We are born at sunset and we die ere morn,
And the whole darkness of the world we know,
How can we guess its truth, to darkness born,
The obscure consequence of absent glow?
Only the stars do teach us light. We grasp
Their scattered smallnesses with thoughts that stray,
And, though their eyes look through night’s complete mask,
Yet they speak not the features of the day.
Why should these small denials of the whole
More than the black whole the pleased eyes attract?
Why what it calls «worth» does the captive soul
Add to the small and from the large detract?
So, put of light’s love wishing it night’s stretch,
A nightly thought of day we darkly reach.
XV.
Like a bad suitor desperate and trembling
From the mixed sense of being not loved and loving,
Who with feared longing half would know, dissembling
With what he’d wish proved what he fears soon proving,
I look with inner eyes afraid to look,
Yet perplexed into looking, at the worth
This verse may have and wonder, of my book,
To what thoughts shall’t in alien hearts give birth.
But, as he who doth love, and, loving, hopes,
Yet, hoping, fears, fears to put proof to proof,
And in his mind for possible proofs gropes,
Delaying the true proof, lest the real thing scoff,
I daily live, i’th’ fame I dream to see,
But by my thought of others’ thought of me.
XVI.
We never joy enjoy to that full point
Regret doth wish joy had enjoyèd been,
Nor have the strength regret to disappoint
Recalling not past joy’s thought, but its mien.
Yet joy was joy when it enjoyèd was
And after-enjoyed when as joy recalled,
It must have been joy ere its joy did pass
And, recalled, joy still, since its being-past galled.
Alas!

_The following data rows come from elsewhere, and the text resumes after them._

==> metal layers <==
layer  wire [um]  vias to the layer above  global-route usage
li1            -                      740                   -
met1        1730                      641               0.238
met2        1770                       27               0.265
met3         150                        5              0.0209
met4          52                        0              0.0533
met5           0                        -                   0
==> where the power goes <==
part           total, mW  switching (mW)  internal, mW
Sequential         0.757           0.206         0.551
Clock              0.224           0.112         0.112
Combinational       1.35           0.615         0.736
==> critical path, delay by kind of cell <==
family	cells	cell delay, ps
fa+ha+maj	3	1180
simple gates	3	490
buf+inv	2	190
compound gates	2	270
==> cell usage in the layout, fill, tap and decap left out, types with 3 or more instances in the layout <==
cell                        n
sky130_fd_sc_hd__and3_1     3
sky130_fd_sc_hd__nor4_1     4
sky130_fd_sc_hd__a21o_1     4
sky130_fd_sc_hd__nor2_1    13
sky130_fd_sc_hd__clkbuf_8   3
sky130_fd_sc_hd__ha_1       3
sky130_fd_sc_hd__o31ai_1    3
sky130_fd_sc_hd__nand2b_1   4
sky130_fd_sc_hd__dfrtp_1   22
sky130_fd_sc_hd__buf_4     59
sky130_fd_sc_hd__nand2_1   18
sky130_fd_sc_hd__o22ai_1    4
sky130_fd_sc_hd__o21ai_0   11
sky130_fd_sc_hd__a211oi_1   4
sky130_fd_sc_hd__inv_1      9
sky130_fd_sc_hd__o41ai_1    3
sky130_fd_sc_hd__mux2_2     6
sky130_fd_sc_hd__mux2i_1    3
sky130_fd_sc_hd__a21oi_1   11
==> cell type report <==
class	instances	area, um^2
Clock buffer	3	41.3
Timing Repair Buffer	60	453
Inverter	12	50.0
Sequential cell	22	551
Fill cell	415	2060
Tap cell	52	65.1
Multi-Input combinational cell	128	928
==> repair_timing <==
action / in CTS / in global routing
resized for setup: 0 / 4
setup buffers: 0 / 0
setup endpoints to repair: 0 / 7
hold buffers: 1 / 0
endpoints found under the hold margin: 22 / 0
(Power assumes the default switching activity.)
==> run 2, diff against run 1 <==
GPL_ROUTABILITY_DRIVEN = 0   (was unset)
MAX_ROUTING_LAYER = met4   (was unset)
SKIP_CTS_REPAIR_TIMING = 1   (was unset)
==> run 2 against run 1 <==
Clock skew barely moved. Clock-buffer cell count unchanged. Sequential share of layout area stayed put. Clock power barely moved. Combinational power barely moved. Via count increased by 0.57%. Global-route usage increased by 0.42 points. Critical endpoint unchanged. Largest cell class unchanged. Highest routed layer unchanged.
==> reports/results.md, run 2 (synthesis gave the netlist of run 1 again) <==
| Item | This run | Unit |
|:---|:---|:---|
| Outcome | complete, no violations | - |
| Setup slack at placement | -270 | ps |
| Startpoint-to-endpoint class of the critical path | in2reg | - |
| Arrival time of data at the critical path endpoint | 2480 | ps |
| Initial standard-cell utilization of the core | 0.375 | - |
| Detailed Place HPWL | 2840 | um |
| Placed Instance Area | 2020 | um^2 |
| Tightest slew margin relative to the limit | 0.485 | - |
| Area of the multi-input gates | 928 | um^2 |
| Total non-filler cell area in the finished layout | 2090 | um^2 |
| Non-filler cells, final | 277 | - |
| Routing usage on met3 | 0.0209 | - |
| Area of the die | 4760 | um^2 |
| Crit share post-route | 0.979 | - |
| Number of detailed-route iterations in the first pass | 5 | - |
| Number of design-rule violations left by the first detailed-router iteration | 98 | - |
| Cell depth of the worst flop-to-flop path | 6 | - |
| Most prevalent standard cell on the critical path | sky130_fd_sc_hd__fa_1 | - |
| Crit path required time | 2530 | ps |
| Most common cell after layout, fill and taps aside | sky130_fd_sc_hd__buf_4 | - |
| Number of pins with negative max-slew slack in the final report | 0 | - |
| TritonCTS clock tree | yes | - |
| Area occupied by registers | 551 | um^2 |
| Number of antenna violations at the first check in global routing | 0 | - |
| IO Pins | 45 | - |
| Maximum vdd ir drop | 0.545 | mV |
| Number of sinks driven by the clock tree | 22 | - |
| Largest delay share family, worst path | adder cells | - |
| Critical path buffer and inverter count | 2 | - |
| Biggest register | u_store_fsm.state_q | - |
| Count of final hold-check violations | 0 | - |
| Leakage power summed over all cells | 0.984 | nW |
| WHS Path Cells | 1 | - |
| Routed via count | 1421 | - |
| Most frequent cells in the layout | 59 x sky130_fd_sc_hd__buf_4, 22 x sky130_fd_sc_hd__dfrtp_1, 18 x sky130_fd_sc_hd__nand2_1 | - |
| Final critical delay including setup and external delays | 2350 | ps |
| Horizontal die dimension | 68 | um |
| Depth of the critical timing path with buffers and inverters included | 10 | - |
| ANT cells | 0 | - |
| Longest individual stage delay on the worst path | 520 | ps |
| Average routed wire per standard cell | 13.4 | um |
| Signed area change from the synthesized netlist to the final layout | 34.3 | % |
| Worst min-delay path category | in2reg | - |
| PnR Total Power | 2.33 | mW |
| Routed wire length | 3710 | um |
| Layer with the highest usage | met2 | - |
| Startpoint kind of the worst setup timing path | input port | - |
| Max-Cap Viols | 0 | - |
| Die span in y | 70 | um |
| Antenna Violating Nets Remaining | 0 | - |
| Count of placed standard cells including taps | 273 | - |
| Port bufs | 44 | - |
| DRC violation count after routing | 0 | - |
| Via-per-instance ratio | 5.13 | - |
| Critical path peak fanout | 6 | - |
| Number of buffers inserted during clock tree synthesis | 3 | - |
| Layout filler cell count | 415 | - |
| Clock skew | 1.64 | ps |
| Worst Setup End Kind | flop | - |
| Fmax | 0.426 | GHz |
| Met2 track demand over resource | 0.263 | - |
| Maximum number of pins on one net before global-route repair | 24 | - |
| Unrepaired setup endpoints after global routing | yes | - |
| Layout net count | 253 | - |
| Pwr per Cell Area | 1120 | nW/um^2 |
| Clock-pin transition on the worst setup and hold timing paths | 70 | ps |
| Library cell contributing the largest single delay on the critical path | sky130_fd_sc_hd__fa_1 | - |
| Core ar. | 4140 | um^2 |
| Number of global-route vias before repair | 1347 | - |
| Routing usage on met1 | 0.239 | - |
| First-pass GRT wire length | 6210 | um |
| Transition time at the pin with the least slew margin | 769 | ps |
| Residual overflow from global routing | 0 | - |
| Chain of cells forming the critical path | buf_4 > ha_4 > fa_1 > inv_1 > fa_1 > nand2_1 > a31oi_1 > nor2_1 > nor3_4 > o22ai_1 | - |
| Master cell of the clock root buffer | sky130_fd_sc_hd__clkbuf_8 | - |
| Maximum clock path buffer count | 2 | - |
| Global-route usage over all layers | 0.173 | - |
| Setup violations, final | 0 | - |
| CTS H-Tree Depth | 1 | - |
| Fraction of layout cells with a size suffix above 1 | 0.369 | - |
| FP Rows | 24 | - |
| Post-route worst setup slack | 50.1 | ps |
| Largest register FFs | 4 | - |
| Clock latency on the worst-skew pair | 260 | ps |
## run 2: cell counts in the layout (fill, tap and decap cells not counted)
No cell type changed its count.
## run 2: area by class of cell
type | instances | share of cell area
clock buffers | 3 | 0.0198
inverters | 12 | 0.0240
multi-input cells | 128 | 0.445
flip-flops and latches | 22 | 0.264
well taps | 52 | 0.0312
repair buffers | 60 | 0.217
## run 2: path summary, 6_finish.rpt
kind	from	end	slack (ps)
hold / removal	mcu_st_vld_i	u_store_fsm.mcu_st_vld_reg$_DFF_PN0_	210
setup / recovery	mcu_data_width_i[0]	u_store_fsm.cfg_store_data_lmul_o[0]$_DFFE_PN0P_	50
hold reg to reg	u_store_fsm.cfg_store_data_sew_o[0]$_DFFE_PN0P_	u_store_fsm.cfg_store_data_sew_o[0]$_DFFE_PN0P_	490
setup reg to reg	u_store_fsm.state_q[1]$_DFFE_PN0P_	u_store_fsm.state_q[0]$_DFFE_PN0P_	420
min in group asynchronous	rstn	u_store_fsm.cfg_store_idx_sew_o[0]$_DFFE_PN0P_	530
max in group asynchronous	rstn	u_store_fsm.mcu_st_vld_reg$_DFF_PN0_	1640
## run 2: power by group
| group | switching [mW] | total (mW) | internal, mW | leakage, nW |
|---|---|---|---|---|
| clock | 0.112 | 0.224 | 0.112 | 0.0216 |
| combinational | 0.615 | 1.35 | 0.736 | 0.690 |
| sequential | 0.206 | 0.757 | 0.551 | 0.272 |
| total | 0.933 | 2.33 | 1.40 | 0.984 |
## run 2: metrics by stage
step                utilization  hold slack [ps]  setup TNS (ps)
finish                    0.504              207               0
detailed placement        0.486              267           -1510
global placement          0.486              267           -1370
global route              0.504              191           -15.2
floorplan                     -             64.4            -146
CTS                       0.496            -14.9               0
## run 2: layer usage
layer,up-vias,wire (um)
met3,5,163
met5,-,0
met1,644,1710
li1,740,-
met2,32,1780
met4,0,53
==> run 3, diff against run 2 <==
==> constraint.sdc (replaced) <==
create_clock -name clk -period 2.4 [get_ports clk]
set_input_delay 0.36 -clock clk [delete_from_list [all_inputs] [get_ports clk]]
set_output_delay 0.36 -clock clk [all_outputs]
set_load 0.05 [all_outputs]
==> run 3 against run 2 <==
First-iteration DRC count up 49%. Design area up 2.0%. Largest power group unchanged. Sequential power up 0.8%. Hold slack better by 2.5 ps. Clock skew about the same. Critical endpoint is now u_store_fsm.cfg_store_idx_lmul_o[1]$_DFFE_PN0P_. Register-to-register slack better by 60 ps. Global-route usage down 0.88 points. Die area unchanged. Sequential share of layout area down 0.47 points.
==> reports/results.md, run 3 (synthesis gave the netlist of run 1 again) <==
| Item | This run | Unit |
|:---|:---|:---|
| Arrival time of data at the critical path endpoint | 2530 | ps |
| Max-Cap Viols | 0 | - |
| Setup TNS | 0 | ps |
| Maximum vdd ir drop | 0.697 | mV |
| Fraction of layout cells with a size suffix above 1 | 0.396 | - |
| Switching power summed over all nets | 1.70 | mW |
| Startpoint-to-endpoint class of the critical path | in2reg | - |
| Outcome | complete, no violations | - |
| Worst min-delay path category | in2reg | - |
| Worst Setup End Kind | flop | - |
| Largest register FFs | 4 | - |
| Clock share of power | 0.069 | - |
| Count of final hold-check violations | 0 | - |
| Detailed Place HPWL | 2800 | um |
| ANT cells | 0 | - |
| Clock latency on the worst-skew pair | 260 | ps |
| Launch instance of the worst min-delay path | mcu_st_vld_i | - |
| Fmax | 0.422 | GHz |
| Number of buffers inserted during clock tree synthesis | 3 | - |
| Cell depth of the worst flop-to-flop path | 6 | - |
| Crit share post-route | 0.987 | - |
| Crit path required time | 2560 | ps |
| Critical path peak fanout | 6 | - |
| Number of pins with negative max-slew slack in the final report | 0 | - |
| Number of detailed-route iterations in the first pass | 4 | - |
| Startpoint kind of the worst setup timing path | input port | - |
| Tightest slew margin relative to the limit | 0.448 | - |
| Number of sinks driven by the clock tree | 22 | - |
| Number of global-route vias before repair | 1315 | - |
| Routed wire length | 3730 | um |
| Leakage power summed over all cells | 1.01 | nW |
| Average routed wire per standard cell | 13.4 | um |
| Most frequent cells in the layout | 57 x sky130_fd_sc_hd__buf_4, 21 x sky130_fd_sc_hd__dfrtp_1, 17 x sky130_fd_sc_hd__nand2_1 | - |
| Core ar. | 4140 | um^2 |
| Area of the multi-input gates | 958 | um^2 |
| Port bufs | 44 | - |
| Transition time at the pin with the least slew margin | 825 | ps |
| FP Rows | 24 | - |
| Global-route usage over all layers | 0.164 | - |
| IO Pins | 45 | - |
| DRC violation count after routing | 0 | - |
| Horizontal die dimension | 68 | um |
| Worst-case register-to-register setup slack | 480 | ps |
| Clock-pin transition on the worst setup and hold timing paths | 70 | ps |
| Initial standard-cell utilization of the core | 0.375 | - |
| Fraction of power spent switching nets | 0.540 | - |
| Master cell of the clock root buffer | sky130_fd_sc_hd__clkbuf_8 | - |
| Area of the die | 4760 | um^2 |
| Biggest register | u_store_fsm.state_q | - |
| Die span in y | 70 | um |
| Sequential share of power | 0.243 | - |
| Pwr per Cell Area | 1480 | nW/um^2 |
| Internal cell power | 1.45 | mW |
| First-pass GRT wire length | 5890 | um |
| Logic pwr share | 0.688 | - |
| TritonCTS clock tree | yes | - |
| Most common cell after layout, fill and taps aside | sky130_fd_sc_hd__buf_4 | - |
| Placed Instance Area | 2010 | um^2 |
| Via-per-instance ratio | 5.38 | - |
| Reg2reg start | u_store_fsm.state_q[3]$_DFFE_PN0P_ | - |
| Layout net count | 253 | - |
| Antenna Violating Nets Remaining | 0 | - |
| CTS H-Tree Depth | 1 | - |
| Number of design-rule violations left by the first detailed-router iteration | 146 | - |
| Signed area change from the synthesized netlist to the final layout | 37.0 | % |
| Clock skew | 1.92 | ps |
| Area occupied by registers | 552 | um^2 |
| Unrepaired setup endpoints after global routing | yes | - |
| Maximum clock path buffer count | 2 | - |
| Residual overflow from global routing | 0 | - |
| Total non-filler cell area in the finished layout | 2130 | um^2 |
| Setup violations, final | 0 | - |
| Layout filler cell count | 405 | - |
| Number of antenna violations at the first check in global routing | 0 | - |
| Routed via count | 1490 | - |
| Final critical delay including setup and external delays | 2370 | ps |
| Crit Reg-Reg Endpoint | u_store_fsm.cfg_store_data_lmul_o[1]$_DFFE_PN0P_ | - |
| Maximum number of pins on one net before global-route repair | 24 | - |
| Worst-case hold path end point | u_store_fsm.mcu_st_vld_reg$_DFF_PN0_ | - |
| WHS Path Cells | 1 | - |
===== src/bicubic_pkg.sv =====
// shared phase and weight code types, coefficient lookup and fixed-point widths for the upsampler
package bicubic_pkg;

    localparam int CHANNEL_WIDTH = 8;
    localparam int INTER_WIDTH   = 24;
    localparam int PRODUCT_WIDTH = 32;
    localparam int RESULT_SHIFT  = 22;
    localparam int COEF_WIDTH    = 12;

    // vertical phases at 5/8, 7/8, 1/8 and 3/8
    typedef enum logic [1:0] {
        PH_U1 = 2'd0,
        PH_U2 = 2'd1,
        PH_U3 = 2'd2,
        PH_U4 = 2'd3
    } phase_t;

    typedef enum logic [2:0] {
        W_N21   = 3'd0,
        W_N135  = 3'd1,
        W_N147  = 3'd2,
        W_N225  = 3'd3,
        W_P235  = 3'd4,
        W_P873  = 3'd5,
        W_P1535 = 3'd6,
        W_P1981 = 3'd7
    } wcode_t;

    // coefficient in units of 1/2048
    function automatic logic signed [COEF_WIDTH-1:0] coef_of(wcode_t code);
        case (code)
            W_N21:   return -12'sd21;
            W_N135:  return -12'sd135;
            W_N147:  return -12'sd147;
            W_N225:  return -12'sd225;
            W_P235:  return 12'sd235;
            W_P873:  return 12'sd873;
            W_P1535: return 12'sd1535;
            default: return 12'sd1981;
        endcase
    endfunction

    // tap runs 1..4 and each set sums to 2048
    function automatic wcode_t weight_set(phase_t ph, int tap);
        wcode_t ws [4];
        case (ph)
            PH_U1:   ws = '{W_N135, W_P873, W_P1535, W_N225};
            PH_U2:   ws = '{W_N21, W_P235, W_P1981, W_N147};
            PH_U3:   ws = '{W_N147, W_P1981, W_P235, W_N21};
            default: ws = '{W_N225, W_P1535, W_P873, W_N135};
        endcase
        return ws[tap - 1];
    endfunction

endpackage


===== src/bicubic_out_stage.sv =====
// output stage with the valid and last pipeline, stall control and 8-bit saturation
`timescale 1ns/1ns

module bicubic_out_stage (
    input  logic                                        clk,
    input  logic                                        rst,
    input  logic                                        accept,
    input  logic                                        last_tag,
    input  logic                                        out_ready,
    output logic                                        adv,
    input  logic signed [bicubic_pkg::PRODUCT_WIDTH-1:0] prod1,
    input  logic signed [bicubic_pkg::PRODUCT_WIDTH-1:0] prod2,
    input  logic signed [bicubic_pkg::PRODUCT_WIDTH-1:0] prod3,
    input  logic signed [bicubic_pkg::PRODUCT_WIDTH-1:0] prod4,
    output logic                                        out_valid,
    output logic                                        out_last,
    output logic [bicubic_pkg::CHANNEL_WIDTH-1:0]       out_pix1,
    output logic [bicubic_pkg::CHANNEL_WIDTH-1:0]       out_pix2,
    output logic [bicubic_pkg::CHANNEL_WIDTH-1:0]       out_pix3,
    output logic [bicubic_pkg::CHANNEL_WIDTH-1:0]       out_pix4
);
    import bicubic_pkg::*;

    logic [1:0] valid_pipe;
    logic [1:0] last_pipe;

    // floor divide by 2^22, then clamp to 0..255
    function automatic logic [CHANNEL_WIDTH-1:0] sat8(logic signed [PRODUCT_WIDTH-1:0] v);
        logic signed [PRODUCT_WIDTH-1:0] q;
        q = v >>> RESULT_SHIFT;
        if (q < 0)
            return '0;
        else if (q > (1 << CHANNEL_WIDTH) - 1)
            return '1;
        else
            return q[CHANNEL_WIDTH-1:0];
    endfunction

    // whole pipeline moves when the output slot is free or being taken
    assign adv = out_ready | ~out_valid;

    always_ff @(posedge clk) begin
        if (rst) begin
            valid_pipe <= '0;
            last_pipe  <= '0;
        end else if (adv) begin
            valid_pipe <= {valid_pipe[0], accept};
            last_pipe  <= {last_pipe[0], accept & last_tag};
        end
    end

    assign out_valid = valid_pipe[1];
    assign out_last  = last_pipe[1];
    assign out_pix1  = sat8(prod1);
    assign out_pix2  = sat8(prod2);
    assign out_pix3  = sat8(prod3);
    assign out_pix4  = sat8(prod4);

    a_hold_on_stall: assert property (@(posedge clk) disable iff (rst)
        (out_valid && !out_ready) |=> out_valid &&
        $stable({out_pix1, out_pix2, out_pix3, out_pix4, out_last}));

endmodule
--- config.mk ---
export PLATFORM = sky130hd
export DESIGN_NAME = bicubic_vert_mac
export DESIGN_NICKNAME = d
export VERILOG_FILES = /design/src/bicubic_pkg.sv /design/src/bicubic_vert_mac.sv
export SDC_FILE = /design/constraint.sdc
export NUM_CORES = 2
export LEC_CHECK = 0
export ABC_AREA = 0
export BUFFER_PORTS_ARGS = -buffer_cell sky130_fd_sc_hd__buf_4
export CAP_MARGIN = 25
export CORE_MARGIN = 4
export CORE_UTILIZATION = 52
export CTS_CLUSTER_SIZE = 20
export DETAILED_ROUTE_END_ITERATION = 10
export HOLD_SLACK_MARGIN = 0.15
export PLACE_DENSITY = 0.69
export SLEW_MARGIN = 10
export SYNTH_ARGS = -nofsm -noshare
export SYNTH_HDL_FRONTEND = slang
export SYNTH_SLANG_ARGS = --single-unit
export TNS_END_PERCENT = 30
--- constraint.sdc ---
create_clock -name clk -period 17.6 [get_ports clk]
set_input_delay 1.76 -clock clk [delete_from_list [all_inputs] [get_ports clk]]
set_output_delay 1.76 -clock clk [all_outputs]
set_load 0.01 [all_outputs]
File: config.mk
export PLATFORM = sky130hd
export DESIGN_NAME = bicubic_phase_ctrl
export DESIGN_NICKNAME = d
export VERILOG_FILES = /design/src/bicubic_pkg.sv /design/src/bicubic_phase_ctrl.sv
export SDC_FILE = /design/constraint.sdc
export NUM_CORES = 1
export LEC_CHECK = 0
export BUFFER_PORTS_ARGS = -buffer_cell sky130_fd_sc_hd__clkbuf_2
export CORE_MARGIN = 10
export CORE_UTILIZATION = 50
export CTS_BUF_LIST = sky130_fd_sc_hd__clkbuf_4
export CTS_CLUSTER_DIAMETER = 60
export DETAILED_ROUTE_END_ITERATION = 7
export GPL_TIMING_DRIVEN = 0
export PLACE_DENSITY = 0.67
export SLEW_MARGIN = 20
export SYNTH_ARGS = -nofsm -noshare
export SYNTH_HDL_FRONTEND = slang
export SYNTH_SLANG_ARGS = --single-unit
File: constraint.sdc
create_clock -name clk -period 1.95 [get_ports clk]
set_input_delay 0.0975 -clock clk [delete_from_list [all_inputs] [get_ports clk]]
set_output_delay 0.0975 -clock clk [all_outputs]
set_load 0.03 [all_outputs]
File: src/bicubic_pkg.sv
// shared phase and weight code types, coefficient lookup and fixed-point widths for the upsampler
package bicubic_pkg;

    localparam int CHANNEL_WIDTH = 8;
    localparam int INTER_WIDTH   = 24;
    localparam int PRODUCT_WIDTH = 32;
    localparam int RESULT_SHIFT  = 22;
    localparam int COEF_WIDTH    = 12;

    // vertical phases at 5/8, 7/8, 1/8 and 3/8
    typedef enum logic [1:0] {
        PH_U1 = 2'd0,
        PH_U2 = 2'd1,
        PH_U3 = 2'd2,
        PH_U4 = 2'd3
    } phase_t;

    typedef enum logic [2:0] {
        W_N21   = 3'd0,
        W_N135  = 3'd1,
        W_N147  = 3'd2,
        W_N225  = 3'd3,
        W_P235  = 3'd4,
        W_P873  = 3'd5,
        W_P1535 = 3'd6,
        W_P1981 = 3'd7
    } wcode_t;

    // coefficient in units of 1/2048
    function automatic logic signed [COEF_WIDTH-1:0] coef_of(wcode_t code);
        case (code)
            W_N21:   return -12'sd21;
            W_N135:  return -12'sd135;
            W_N147:  return -12'sd147;
            W_N225:  return -12'sd225;
            W_P235:  return 12'sd235;
            W_P873:  return 12'sd873;
            W_P1535: return 12'sd1535;
            default: return 12'sd1981;
        endcase
    endfunction

    // tap runs 1..4 and each set sums to 2048
    function automatic wcode_t weight_set(phase_t ph, int tap);
        wcode_t ws [4];
        case (ph)
            PH_U1:   ws = '{W_N135, W_P873, W_P1535, W_N225};
            PH_U2:   ws = '{W_N21, W_P235, W_P1981, W_N147};
            PH_U3:   ws = '{W_N147, W_P1981, W_P235, W_N21};
            default: ws = '{W_N225, W_P1535, W_P873, W_N135};
        endcase
        return ws[tap - 1];
    endfunction

endpackage
$ cat src/vga_test_pattern.sv
// eight-bar colour pattern with blanking forced to black and matched sync/blank delay
`timescale 1ns/100ps

module vga_test_pattern
  (
  input                          i_Clk,
  input                          i_rst_n,
  input  vga_timing_pkg::count_t i_col,
  input                          i_hblank,
  input                          i_vblank,
  input                          i_hsync,
  input                          i_vsync,
  output logic                   o_hsync,
  output logic                   o_vsync,
  output logic                   o_hblank,
  output logic                   o_vblank,
  output vga_timing_pkg::color_t o_red,
  output vga_timing_pkg::color_t o_grn,
  output vga_timing_pkg::color_t o_blu
  );

  import vga_timing_pkg::*;

  // column relative to the first visible pixel
  count_t w_vis_col;

  // bar index 0..7
  logic [BAR_W-1:0] w_bar;

  // either blank forces black
  logic w_blank;

  assign w_vis_col = i_col - count_t'(H_ACTIVE_START);
  // wraps during the leading blank, harmless since the pixel is black there
  assign w_bar     = BAR_W'(w_vis_col / count_t'(BAR_COLS));
  assign w_blank   = i_hblank | i_vblank;

  // one register stage for video and the timing that goes with it
  always_ff @(posedge i_Clk or negedge i_rst_n)
  begin
    if (!i_rst_n)
    begin
      o_hsync  <= 1'b0;
      o_vsync  <= 1'b0;
      o_hblank <= 1'b1;
      o_vblank <= 1'b1;
      o_red    <= '0;
      o_grn    <= '0;
      o_blu    <= '0;
    end
    else
    begin
      o_hsync  <= i_hsync;
      o_vsync  <= i_vsync;
      o_hblank <= i_hblank;
      o_vblank <= i_vblank;
      if (w_blank)
      begin
        o_red <= '0;
        o_grn <= '0;
        o_blu <= '0;
      end
      else
      begin
        // bit 2 red, bit 1 green, bit 0 blue, each at full scale
        o_red <= {COLOR_W{w_bar[2]}};
        o_grn <= {COLOR_W{w_bar[1]}};
        o_blu <= {COLOR_W{w_bar[0]}};
      end
    end
  end

endmodule

$ cat src/vga_blank_top.sv
// top level chaining sync generator, count recovery, blanking decode and bar pattern
`timescale 1ns/100ps

module vga_blank_top
  (
  input                          i_Clk,
  input                          i_rst_n,
  output                         o_hsync,
  output                         o_vsync,
  output                         o_hblank,
  output                         o_vblank,
  output vga_timing_pkg::color_t o_red,
  output vga_timing_pkg::color_t o_grn,
  output vga_timing_pkg::color_t o_blu
  );

  import vga_timing_pkg::*;

  // raw syncs from the generator
  logic w_gen_hsync;
  logic w_gen_vsync;

  // syncs and position after recovery, all aligned
  logic   w_hsync;
  logic   w_vsync;
  count_t w_col;
  count_t w_row;

  // blanking for the recovered position
  logic w_hblank;
  logic w_vblank;

  vga_sync_gen i_vga_sync_gen (
    .i_Clk   (i_Clk),
    .i_rst_n (i_rst_n),
    .o_hsync (w_gen_hsync),
    .o_vsync (w_gen_vsync)
  );

  // count recovery sees only the syncs, as a display would
  sync_to_count i_sync_to_count (
    .i_Clk   (i_Clk),
    .i_rst_n (i_rst_n),
    .i_hsync (w_gen_hsync),
    .i_vsync (w_gen_vsync),
    .o_hsync (w_hsync),
    .o_vsync (w_vsync),
    .o_col   (w_col),
    .o_row   (w_row)
  );

  sync_to_blanking i_sync_to_blanking (
    .i_col    (w_col),
    .i_row    (w_row),
    .o_hblank (w_hblank),
    .o_vblank (w_vblank)
  );

  // final stage, all outputs leave together one clock later
  vga_test_pattern i_vga_test_pattern (
    .i_Clk    (i_Clk),
    .i_rst_n  (i_rst_n),
    .i_col    (w_col),
    .i_hblank (w_hblank),
    .i_vblank (w_vblank),
    .i_hsync  (w_hsync),
    .i_vsync  (w_vsync),
    .o_hsync  (o_hsync),
    .o_vsync  (o_vsync),
    .o_hblank (o_hblank),
    .o_vblank (o_vblank),
    .o_red    (o_red),
    .o_grn    (o_grn),
    .o_blu    (o_blu)
  );

endmodule

$ cat config.mk
export PLATFORM = sky130hd
export DESIGN_NAME = vga_blank_top
export DESIGN_NICKNAME = d
export VERILOG_FILES = /design/src/vga_timing_pkg.sv /design/src/vga_sync_gen.sv /design/src/sync_to_count.sv /design/src/sync_to_blanking.sv /design/src/vga_test_pattern.sv /design/src/vga_blank_top.sv
export SDC_FILE = /design/constraint.sdc
export NUM_CORES = 1
export LEC_CHECK = 0
export ABC_AREA = 1
export BUFFER_PORTS_ARGS = -buffer_cell sky130_fd_sc_hd__buf_2
export CAP_MARGIN = 20
export CORE_MARGIN = 2
export CORE_UTILIZATION = 60
export CTS_CLUSTER_SIZE = 16
export DETAILED_ROUTE_END_ITERATION = 6
export GPL_ROUTABILITY_DRIVEN = 0
export GPL_TIMING_DRIVEN = 0
export HOLD_SLACK_MARGIN = 0.12
export PLACE_DENSITY_LB_ADDON = 0.15
export SLEW_MARGIN = 20
export SYNTH_ARGS = -nofsm -noshare
export SYNTH_HDL_FRONTEND = slang
export SYNTH_SLANG_ARGS = --single-unit
$ cat constraint.sdc
create_clock -name i_Clk -period 4.3 [get_ports i_Clk]
set_input_delay 0.645 -clock i_Clk [delete_from_list [all_inputs] [get_ports i_Clk]]
set_output_delay 0.645 -clock i_Clk [all_outputs]
set_load 0.1 [all_outputs]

All this is useless, for joy’s in
Enjoying, not in thinking of enjoying.
Its mere thought-mirroring gainst itself doth sin,
By mere reflecting solid life destroying,
Yet the more thought we take to thought to prove
It must not think, doth further from joy move.
XVII.
My love, and not I, is the egoist.
My love for thee loves itself more than thee;
Ay, more than me, in whom it doth exist,
And makes me live that it may feed on me.
In the country of bridges the bridge is
More real than the shores it doth unsever;
So in our world, all of Relation, this
Is true—that truer is Love than either lover.
This thought therefore comes lightly to Doubt’s door—
If we, seeing substance of this world, are not
Mere Intervals, God’s Absence and no more,
Hollows in real Consciousness and Thought.
And if ’tis possible to Thought to bear this fruit,
Why should it not be possible to Truth?
XVIII.
Indefinite space, which, by co-substance night,
In one black mystery two void mysteries blends;
The stray stars, whose innumerable light
Repeats one mystery till conjecture ends;
The stream of time, known by birth-bursting bubbles;
The gulf of silence, empty even of nought;
Thought’s high-walled maze, which the outed owner troubles
Because the string’s lost and the plan forgot:
When I think on this and that here I stand,
The thinker of these thoughts, emptily wise,
Holding up to my thinking my thing-hand
And looking at it with thought-alien eyes,
The prayer of my wonder looketh past
The universal darkness lone and vast.